First of all, the PM-Kisan is a dole which the farmer will end up spending, but not something that can contribute to long-term sustainability of agriculture. Similarly, the increase in allocation for other schemes by roughly Rs 1,000 crore can perhaps cover inflation but will not result in creation of a structure that will make farming remunerative for the farmer.
The only other thing we heard from the Budget was zero budget farming. It is not something bad in itself. It has its pros and cons. But the problem with zero budget farming is that it is for a specific area, and if we have to do it, we have to give it at least two to three years to reach that yield. It is not feasible for sustenance farmers who own one or two acres of land. With such a small landholding, he does not have the luxury to experiment. The government is putting the entire focus on zero budget farming to end input costs, and that does not make sense.
If you really want to help people who are doing farming and agriculture, you need to announce something that is relevant to them. The agriculture census of 2015/16 has found that about 68 per cent Indian farmers own less than 2.5 acres land. So, if you want to make a holistic change, you have to address the person who is having 2.5 acres, and not do something that makes sense for a person with 10 acres.
True, the Budget is talking about FPOs (farmer producer organisations), rural entrepreneurship. But the problem is something else. The government had formed the Dalwai Committee to double farmers' income. The committee suggested that we should have at least 20,000 gramin haats (rural agriculture markets). This suggestion was given almost one-and-a-half years ago. On July 2, the government said in the Lok Sabha that as on June 24, only 329 rural haats had been completed and work on 532 was going on.
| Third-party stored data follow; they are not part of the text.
### src/rtl/ssrf_pkg.sv
package ssrf_pkg;

  // default bank sizes and thread id width
  localparam int DEF_INT_REGS       = 1024;
  localparam int DEF_FLT_REGS       = 128;
  localparam int DEF_THREAD_ID_BITS = 8;

  // field widths
  localparam int OP_W    = 2;
  localparam int IDX_W   = 10;
  localparam int CNT_W   = 11;
  localparam int SYNC_W  = 2;
  localparam int VAL_W   = 64;
  localparam int TID_W   = 8;
  localparam int SIZE_W  = 4;
  localparam int TAG_W   = 44;
  localparam int STAT_W  = 3;
  localparam int ENTRY_W = SYNC_W + VAL_W;

  // sweep pointer and remaining count, wide enough for index plus count
  // and for the largest bank
  localparam int SWP_W = 13;

  // sync states
  localparam logic [SYNC_W-1:0] SYNC_EMPTY   = 2'd0;
  localparam logic [SYNC_W-1:0] SYNC_PENDING = 2'd1;
  localparam logic [SYNC_W-1:0] SYNC_WAITING = 2'd2;
  localparam logic [SYNC_W-1:0] SYNC_FULL    = 2'd3;

  typedef enum logic [OP_W-1:0] {
    OP_READ  = 2'd0,
    OP_WRITE = 2'd1,
    OP_CLEAR = 2'd2
  } op_e;

  typedef enum logic [STAT_W-1:0] {
    ST_OK         = 3'd0,
    ST_RANGE      = 3'd1,
    ST_RESET_WAIT = 3'd2,
    ST_MEM_PEND   = 3'd3,
    ST_WAKE_STALL = 3'd4
  } status_e;

  // controller to datapath
  typedef struct packed {
    logic capture;  // take a request and read the entry
    logic exec;     // evaluate the captured request
    logic emit;     // load the result registers
    logic load;     // load the sweep pointer from the request
    logic sweep;    // write an empty entry at the sweep pointer
    logic init;     // sweep covers both banks after reset
  } cmd_t;

  // datapath to controller
  typedef struct packed {
    logic clear_go;    // in-range clear with a nonzero count
    logic sweep_last;  // last entry of the sweep
  } stat_t;

endpackage

### src/rtl/ssrf_ctrl.sv
module ssrf_ctrl
  import ssrf_pkg::*;
(
  input  logic  clk_i,
  input  logic  rst_ni,
  input  logic  start,
  output logic  busy,
  input  stat_t stat_i,
  output cmd_t  cmd_o
);

  localparam logic [1:0] S_INIT  = 2'd0;
  localparam logic [1:0] S_IDLE  = 2'd1;
  localparam logic [1:0] S_EXEC  = 2'd2;
  localparam logic [1:0] S_CLEAR = 2'd3;

  logic [1:0] state_q, state_d;

  // next state and commands
  always_comb begin
    state_d = state_q;
    cmd_o   = '0;
    case (state_q)
      S_INIT: begin
        cmd_o.sweep = 1'b1;
        cmd_o.init  = 1'b1;
        if (stat_i.sweep_last) begin
          state_d = S_IDLE;
        end
      end
      S_IDLE: begin
        if (start) begin
          cmd_o.capture = 1'b1;
          state_d       = S_EXEC;
        end
      end
      S_EXEC: begin
        cmd_o.exec = 1'b1;
        if (stat_i.clear_go) begin
          cmd_o.load = 1'b1;
          state_d    = S_CLEAR;
        end else begin
          cmd_o.emit = 1'b1;
          state_d    = S_IDLE;
        end
      end
      S_CLEAR: begin
        cmd_o.sweep = 1'b1;
        if (stat_i.sweep_last) begin
          cmd_o.emit = 1'b1;
          state_d    = S_IDLE;
        end
      end
      default: begin
        state_d = S_IDLE;
      end
    endcase
  end

  // state register, reset starts the clearing pass
  always_ff @(posedge clk_i or negedge rst_ni) begin
    if (!rst_ni) begin
      state_q <= S_INIT;
    end else begin
      state_q <= state_d;
    end
  end

  assign busy = (state_q != S_IDLE);

  // an accepted request is evaluated in the next cycle
  a_accept_exec: assert property (@(posedge clk_i) disable iff (!rst_ni)
    (start && !busy) |=> (state_q == S_EXEC))
    else $error("accepted request not evaluated");

  // a range clear sweep only follows evaluation
  a_clear_entry: assert property (@(posedge clk_i) disable iff (!rst_ni)
    (state_q == S_CLEAR) |-> ($past(state_q) == S_EXEC || $past(state_q) == S_CLEAR))
    else $error("clear sweep entered without a request");

  // the last entry of a clear sweep returns to idle
  a_clear_exit: assert property (@(posedge clk_i) disable iff (!rst_ni)
    (state_q == S_CLEAR && stat_i.sweep_last) |=> (state_q == S_IDLE))
    else $error("clear sweep did not finish");

endmodule

### config.mk
export PLATFORM = sky130hd
export DESIGN_NAME = ssrf_ctrl
export DESIGN_NICKNAME = d
export VERILOG_FILES = /design/src/rtl/ssrf_pkg.sv /design/src/rtl/ssrf_ctrl.sv
export SDC_FILE = /design/constraint.sdc
export NUM_CORES = 1
export LEC_CHECK = 0
export BUFFER_PORTS_ARGS = -buffer_cell sky130_fd_sc_hd__buf_2
export CAP_MARGIN = 20
export CORE_AREA = 2 2 39 41
export CTS_CLUSTER_DIAMETER = 150
export DETAILED_ROUTE_END_ITERATION = 16
export DIE_AREA = 0 0 41 43
export PLACE_DENSITY_LB_ADDON = 0.12
export SLEW_MARGIN = 5
export SYNTH_ARGS = -nofsm -noshare
export SYNTH_HDL_FRONTEND = slang
export SYNTH_SLANG_ARGS = --single-unit
### constraint.sdc
create_clock -name clk_i -period 1.3 [get_ports clk_i]
set_input_delay 0.26 -clock clk_i [delete_from_list [all_inputs] [get_ports clk_i]]
set_output_delay 0.26 -clock clk_i [all_outputs]
set_load 0.02 [all_outputs]
==> impl_summary.md, run 1 <==
Die
The floorplan step defined a core boundary enclosing 1380 sq um. The initial core utilization is 12.5%. The floorplan has 14 rows. Pin placement for this block handled 12 I/O pins. The die height is 43 um. The x dimension of the die is 41 um.

The floorplan step defined a die boundary enclosing 1760 sq um.

Yosys
The count of yosys warnings during synthesis is 0. The synthesized area per cell is 8.22 sq um. The cell area after synthesis is 173 sq um.

The number of nets in the synthesized netlist is 30. The number of instances in the synthesized netlist is 21. After synthesis, flip-flops and latches occupy 29.0% of the total area. The count of different cell masters after synthesis is 9. The flip-flop and latch count after synthesis is 2.

Placement
Port buffering added 11 buffers. The wire-length estimate of the detail-placed layout is 350 um. The placed instances occupy a cell area of 272 sq um.

The pre-CTS worst setup slack is 20.1 ps. At the end of routability-driven placement, the weighted congestion stood at 0.648.

Min path
The kind of path behind the tightest hold check is primary input to asynchronous set/reset pin.

Clocking
The clock latency on the worst-skew pair is 220 ps. TritonCTS created 3 clock buffers. CTS saw 2 sinks.

The number of buffers on the longest clock path is 2. The clock tree from TritonCTS is yes. In this run the number of H-tree levels came out at 1. The clock transition at the registers of the reported paths is 30 ps. The tree is rooted in a sky130_fd_sc_hd__clkbuf_4.

STA
Based on the critical path, the design can be clocked at up to 703 MHz. Adding up every negative setup slack in the final design gives -456 ps. The minimum setup slack in the final design is -123 ps. The number of endpoints with negative hold slack in the final report came to 0. Setup repair after global routing could not meet its margin everywhere.

After layout, the minimum clock period comes to 1420 ps. Across the routed clock network, the largest skew measured is 2.98 ps. The final count of pins violating max slew is 0.

The post-route clock period utilization is 109%. The worst-margin pin slew is 204 ps. The relative slew slack is 86.4%. Hold is met by 348 ps. Setup violations remaining at the end of the flow were counted as 7.

Setup path
The cell type with the highest occurrence count on the critical path is sky130_fd_sc_hd__buf_6. The signal on the critical path passes through buf_6, ha_4, and2_4, buf_6. The required time of the critical path is 1040 ps.

The worst setup path is launched from a flip-flop. The cell with the biggest individual delay on the critical path is sky130_fd_sc_hd__dfrtp_1. The largest driver fanout on the critical path is 3. The critical path class is flip-flop to output port. The largest single stage delay on the critical path is 390 ps.

The capturing element type of the critical path is an output port. The worst path arrival time is 1160 ps.

Route
After detailed routing, the number of remaining DRC violations is 0. The final routed wire length divided by cell count is 8.29 um. The first detailed-routing pass took 4 iterations.

The remaining antenna violation count is 0. The detailed-route vias per instance is 3.59. The routed layout has 201 vias. The DRC marker count from the first detailed-route iteration is 3. The final wirelength is 464 um.

Finish
The synthesis-to-finish area growth is 140%. The fill cell total of the finished layout is 153. For this run, the share of the core covered by cells in the final layout is 29.9%. In the final layout, the registers with the most flip-flops are state_q: 2 flops. The largest register by flop count is state_q. 0 antenna diodes ended up in the layout. At the end of the flow, the number of nets in the layout was 51. The register with the most flip-flops in the layout has 2 of them. In the final layout, the multi-input gates occupy 159 sq um. The finished layout cell area is 414 sq um.

The footprint of the flip-flops and latches is 50.0 sq um. Cells with a size suffix above 1 make up 77.5% of the layout.

Pwr
The worst vdd rail ir drop is 0.901 mV. The static leakage power is 0.000195 uW. The power density over cell area is 2700 nW/um^2.

Global routing
After global routing the overflow that remains totals 0. The initial antenna violation count is 0. The largest net degree at the start of global routing is 5.

The wire length of the first global-routing pass is 738 um. The via count of the first global-routing pass was 198. The total global-route track usage is 6.63%.

Status
The flow ran to the end, but the final reports show violations. The checks that failed: negative setup slack.

Run
The number of maximum-capacitance constraint violations is 0.
## worst paths after layout
kind | end | slack, ps | startpoint | cells past startpoint
min | state_q[0]$_DFFE_PN0P_ | 350 | rst_ni | 2
max | cmd_o[2] | -120 | state_q[1]$_DFFE_PN0P_ | 4
min in group clk_i | state_q[0]$_DFFE_PN0P_ | 410 | stat_i[0] | 3
max reg2reg | state_q[1]$_DFFE_PN0P_ | -90 | state_q[1]$_DFFE_PN0P_ | 5
max in group asynchronous | state_q[1]$_DFFE_PN0P_ | 850 | rst_ni | 2
min reg2reg | state_q[1]$_DFFE_PN0P_ | 670 | state_q[1]$_DFFE_PN0P_ | 2
## power breakdown
group          internal (uW)  switching (uW)  leakage [uW]  total (uW)
Sequential              94.7            25.1     0.0000225         120
Clock                    102            33.2     0.0000138         135
Combinational            430             435      0.000159         865
## cells in the final DEF (no fill, tap or decap), drive strengths merged
cell type,synthesis,routed
dlygate4sd3,0,1
nor2,2,2
buf,0,15
o21ai,3,3
a21oi,1,1
o32a,1,1
clkbuf,0,3
and2,1,1
nand2,1,1
inv,6,6
ha,4,4
dfrtp,2,2
## area by class of cell
| class | count | share of cell area [%] |
|---|---|---|
| flip-flops and latches | 2 | 12.1 |
| multi-input cells | 13 | 38.4 |
| well taps | 16 | 4.83 |
| repair buffers | 16 | 33.2 |
| clock buffers | 3 | 5.44 |
| inverters | 6 | 6.04 |
## cells by family after synthesis
kind of cell	count (synthesis)	share of synthesized area [%]
flops	2	29.0
buf+inv	6	13.0
compound gates	5	17.4
simple gates	4	11.6
fa+ha+maj	4	29.0
## worst max-delay path, delay by kind of cell (launching register included)
| family | cells | cell delay, ps |
|---|---|---|
| fa+ha+maj | 1 | 160 |
| buf+inv | 2 | 260 |
| flops | 1 | 390 |
| simple gates | 1 | 140 |
## layer usage
metal / GRT usage (%) / up-vias / part of all wire, % / wire [um]
li1: - / 104 / - / -
met1: 6.75 / 93 / 42 / 197
met2: 9.38 / 4 / 54 / 250
met3: 3.14 / 0 / 3.2 / 15
met4: 6.00 / 0 / 0 / 0
met5: 0 / - / 0 / 0
## Yosys cell counts
cell / instances / area [sq um]
sky130_fd_sc_hd__a21oi_1: 1 / 5.00
sky130_fd_sc_hd__dfrtp_1: 2 / 50.1
sky130_fd_sc_hd__o21ai_0: 3 / 15.0
sky130_fd_sc_hd__inv_1: 6 / 22.5
sky130_fd_sc_hd__ha_1: 4 / 50.1
sky130_fd_sc_hd__and2_4: 1 / 8.76
sky130_fd_sc_hd__nand2_1: 1 / 3.75
sky130_fd_sc_hd__nor2_1: 2 / 7.51
sky130_fd_sc_hd__o32a_1: 1 / 10.0
## through the flow
step | total power [uW] | instances
after CTS | 1030 | 56
after global routing | 1210 | 56
after global placement | 668 | 50
after floorplan | 478 | 21
after detailed placement | 659 | 50
final | 1120 | 56
## timing repair
item | in CTS | in global routing
gates resized for setup | 20 | 6
endpoints found under the hold margin | 2 | 0
buffers inserted | 2 | 0
hold buffers | 1 | 0
setup endpoints to repair | 6 | 9
pin swaps | 3 | 5
No activity file was read; power rests on OpenSTA's default activity.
So, we say we need 20,000 rural haats, and in two years you make 329 haats. It shows that the intent (to speed up formation of FPOs, rural entrepreneurship) is not there.
The problem with the other announcement, e-NAM (national agriculture market), at least in the case of Punjab, Haryana and Uttar Pradesh, is that in these states, forget about inter-state trade, even intra-state trade is not happening. Haryana mandis, for instance, have been uploading MSP procurement on the eNAM portal in order to show that it is working. Nothing much has happened on this front.
The just released Economic Survey (2018-19) notes that the gross capital formation in agriculture and allied sectors as a percentage of GVA was 17.7 per cent in 2013/14 but declined to 15.2 per cent in 2017/18. Unless we increase investment in agriculture, we cannot hope to see farmers' income doubling by 2022.
My take on this Budget is that we have not seen anything which ensures that price realisation issues are addressed. We don't see any announcement on creation of agri chains. There are farm gate prices, and there is a price that the consumer pays. You cannot avoid aggregators, but if the consumer is paying Rs 40, I should get at least half, say Rs 20. There is no roadmap to see that it happens. Unless we address such structural issues, we cannot solve the farmers' problems.
(As told to Joe C. Mathew)The writer is a farmer leader.